Dragons in my game have no automatic color-based alignment ... but these are actually half-fiend dragons, additionally with the Shadow Creature template. Their natural inclinations are strongly Evil.

However, they were born on Earth, drew their first breath in the Mortal sphere, and are therefore imbued with mortal souls and free will.

So far, one of the PCs has undertaken to make his little friend more moral and good (the PC is a Paladin), and it's working. The dragon is basically good.

The other PC (an Eldritch Knight) hasn't much cared, and his dragon (when left alone) went off and assumed leadership of a thieves' guild, then feigned being a hostage (turning on and killing his helpless "kidnappers") when the PCs came in to "rescue" him. He's got a high Bluff check. :)

Now Mom is back, and she has put out some contracts for the retrieval of her lost children. She has taken back the (mostly evil) NPC apprentice's dragon, and she will probably convince the Eldritch Knight's wyrmling to join her, if he doesn't take steps to "moralize" his charge. And having a former party member suddenly become an enemy will be VERY bad for them, since their foes will know ALL of their tricks and abilities.
[/sblock]

Cheers, -- N
 

awayfarer said:
To hell with turning them good, just work with that lawful tendency of theirs. Teach them to respect your authoritah! In all seriousness I would imagine that a creature with lawful tendencies would crave or at least appreciate structure. At the very least it sounds like a good place to start.

This would be my view. If you can demonstrate how not acting on evil tendencies benefits the dragon in some way, even an evil dragon will behave accordingly. Demonstrate how "good" behavior benefits the dragon, and it will engage in "good" behavior even if he doesnt actually agree with it. You are looking more for conditioning than alignment shifting.

Of course, in this case you create something far more dangerous. An intelligent dragon that can make people think it is good can get away with a lot more than an obviously evil one.
 

Bardsandsages said:
This would be my view. If you can demonstrate how not acting on evil tendencies benefits the dragon in some way, even an evil dragon will behave accordingly. Demonstrate how "good" behavior benefits the dragon, and it will engage in "good" behavior even if he doesnt actually agree with it. You are looking more for conditioning than alignment shifting.
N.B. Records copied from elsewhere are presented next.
**config.mk**
```make
export PLATFORM = sky130hd
export DESIGN_NAME = rlrl_pack
export DESIGN_NICKNAME = d
export VERILOG_FILES = /design/src/rtl/rlrl_pkg.sv /design/src/rtl/rlrl_pack.sv
export SDC_FILE = /design/constraint.sdc
export NUM_CORES = 1
export LEC_CHECK = 0
export BUFFER_PORTS_ARGS = -buffer_cell sky130_fd_sc_hd__buf_2
export CAP_MARGIN = 20
export CELL_PAD_IN_SITES_DETAIL_PLACEMENT = 1
export CELL_PAD_IN_SITES_GLOBAL_PLACEMENT = 2
export CORE_AREA = 2 2 164 166
export DETAILED_ROUTE_END_ITERATION = 12
export DIE_AREA = 0 0 166 168
export GPL_TIMING_DRIVEN = 0
export PLACE_DENSITY_LB_ADDON = 0.08
export SYNTH_ARGS = -nofsm -noshare
export SYNTH_HDL_FRONTEND = slang
export SYNTH_SLANG_ARGS = --single-unit
```
**constraint.sdc**
```tcl
create_clock -name vclk -period 1.3
set_input_delay 0.065 -clock vclk [all_inputs]
set_output_delay 0.065 -clock vclk [all_outputs]
set_load 0.01 [all_outputs]
```
**src/rtl/rlrl_pkg.sv**
```systemverilog
// Shared types, codes and saturation helpers for the rate-limited ring logger.
package rlrl_pkg;

	// Action codes carried on the input tuser
	localparam logic [1:0] ACT_SAMPLE = 2'd0;
	localparam logic [1:0] ACT_READ   = 2'd1;
	localparam logic [1:0] ACT_CLEAR  = 2'd2;

	// Status codes carried on the output tuser
	localparam logic [2:0] ST_SKIPPED   = 3'd0;
	localparam logic [2:0] ST_APPENDED  = 3'd1;
	localparam logic [2:0] ST_OVERWROTE = 3'd2;
	localparam logic [2:0] ST_READ_OK   = 3'd3;
	localparam logic [2:0] ST_READ_OOR  = 3'd4;
	localparam logic [2:0] ST_CLEARED   = 3'd5;

	// Configuration register indexes
	localparam logic CFG_MIN_SPEED = 1'b0;
	localparam logic CFG_INTERVAL  = 1'b1;

	// Configuration reset values
	localparam logic signed [31:0] MIN_SPEED_RST = 32'sd100;
	localparam logic [31:0]        INTERVAL_RST  = 32'd5000;

	// Saturation bounds
	localparam int S16_MIN = -32768;
	localparam int S16_MAX = 32767;
	localparam int S8_MIN  = -128;
	localparam int S8_MAX  = 127;
	localparam int SOC_MAX = 100;
	localparam int THR_MAX = 1000;

	// Field widths
	localparam int COUNT_W = 17;

	// One logged entry as it sits in the store
	typedef struct packed {
		logic [31:0]        time_ms;
		logic signed [15:0] speed;
		logic signed [15:0] bus_voltage;
		logic signed [15:0] bus_current;
		logic signed [15:0] power;
		logic [6:0]         charge;
		logic signed [7:0]  sink_temp;
		logic signed [7:0]  motor_temp;
		logic [9:0]         throttle;
	} rec_t;

	function automatic logic signed [15:0] sat16(input logic signed [31:0] v);
		logic signed [15:0] r;
		if (v < S16_MIN) begin
			r = 16'(S16_MIN);
		end else if (v > S16_MAX) begin
			r = 16'(S16_MAX);
		end else begin
			r = v[15:0];
		end
		return r;
	endfunction

	function automatic logic signed [7:0] sat8(input logic signed [31:0] v);
		logic signed [7:0] r;
		if (v < S8_MIN) begin
			r = 8'(S8_MIN);
		end else if (v > S8_MAX) begin
			r = 8'(S8_MAX);
		end else begin
			r = v[7:0];
		end
		return r;
	endfunction

	function automatic logic [6:0] sat_soc(input logic signed [31:0] v);
		logic [6:0] r;
		if (v < 0) begin
			r = 7'd0;
		end else if (v > SOC_MAX) begin
			r = 7'(SOC_MAX);
		end else begin
			r = v[6:0];
		end
		return r;
	endfunction

	function automatic logic [9:0] sat_thr(input logic signed [31:0] v);
		logic [9:0] r;
		if (v < 0) begin
			r = 10'd0;
		end else if (v > THR_MAX) begin
			r = 10'(THR_MAX);
		end else begin
			r = v[9:0];
		end
		return r;
	endfunction

endpackage

```
**src/rtl/rlrl_pack.sv**
```systemverilog
// Saturates the raw measurements of a sample beat and packs them into one store entry.
module rlrl_pack (
	input  logic [31:0]        now_ms,
	input  logic signed [31:0] speed_in,
	input  logic signed [31:0] bus_voltage_in,
	input  logic signed [31:0] bus_current_in,
	input  logic signed [31:0] power_in,
	input  logic signed [31:0] charge_in,
	input  logic signed [31:0] sink_temp_in,
	input  logic signed [31:0] motor_temp_in,
	input  logic signed [31:0] throttle_in,
	output rlrl_pkg::rec_t     rec
);

	// Clamp each measurement to its stored range
	always_comb begin
		rec.time_ms     = now_ms;
		rec.speed       = rlrl_pkg::sat16(speed_in);
		rec.bus_voltage = rlrl_pkg::sat16(bus_voltage_in);
		rec.bus_current = rlrl_pkg::sat16(bus_current_in);
		rec.power       = rlrl_pkg::sat16(power_in);
		rec.charge      = rlrl_pkg::sat_soc(charge_in);
		rec.sink_temp   = rlrl_pkg::sat8(sink_temp_in);
		rec.motor_temp  = rlrl_pkg::sat8(motor_temp_in);
		rec.throttle    = rlrl_pkg::sat_thr(throttle_in);
	end

endmodule

```
## Word level (Yosys, flattened, before mapping)

Index checks and enable logic that the tools add are counted.

| cells by class | value |
|---|---|
| order comparisons | 16 |
| mux-type cells | 16 |

Operators with widths:

| kind | count |
|---|---|
| $gt 32x16->1 const B | 4 |
| $lt 32x16->1 const B | 4 |
| $mux 16 | 8 |
| $gt 32x8->1 const B | 3 |
| $lt 32x1->1 const B | 2 |
| $lt 32x8->1 const B | 2 |
| $gt 32x11->1 const B | 1 |
| $mux 8 | 4 |
| $mux 10 | 2 |
| $mux 7 | 2 |

| word-level totals | value |
|---|---|
| input bits | 288 |
| bits in registers | 0 |
| output and inout port bits | 129 |

## Logic depth before layout (Yosys ltp)

Gate-level depths: netlist of the first run.

| logic depth | value |
|---|---|
| word-level depth | 3 |
| gate-level depth with buffers | 5 |
| gate-level depth less buffers | 4 |

## Least setup slack after synthesis of the first run

No wires, ideal clock.

| timing path | value |
|---|---|
| path type | input-to-output |
| from | input motor_temp_in[11] |
| to | output rec[10] (netlist name) |
| arrival time | 1159 ps |
| cell stages on the path | 4 |
| data required time | 1235 ps |
| slack | 76 ps |
| path buffers | 0 |
| cell sequence | nand4_1 -> or4_4 -> nor3_4 -> o2bb2ai_1 |

RTL lines:

| what | RTL line | source |
|---|---|---|
| start: declaration | rlrl_pack.sv:10 | `input logic signed [31:0] motor_temp_in,` |
| end: declaration | rlrl_pack.sv:12 | `output rlrl_pkg::rec_t rec` |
... unless it actually gets infected with Goodness, and starts aiming for Heaven over Hell (assuming afterlife rules hold in your game).

-- N
 

Nifft said:
... unless it actually gets infected with Goodness, and starts aiming for Heaven over Hell (assuming afterlife rules hold in your game).

-- N
Dragons don't really have an afterlife as such (see Draconomicon).
If I was that character, I'd find a temple of Bahamut. Either drop it off there, or ask the clerics what to do with it.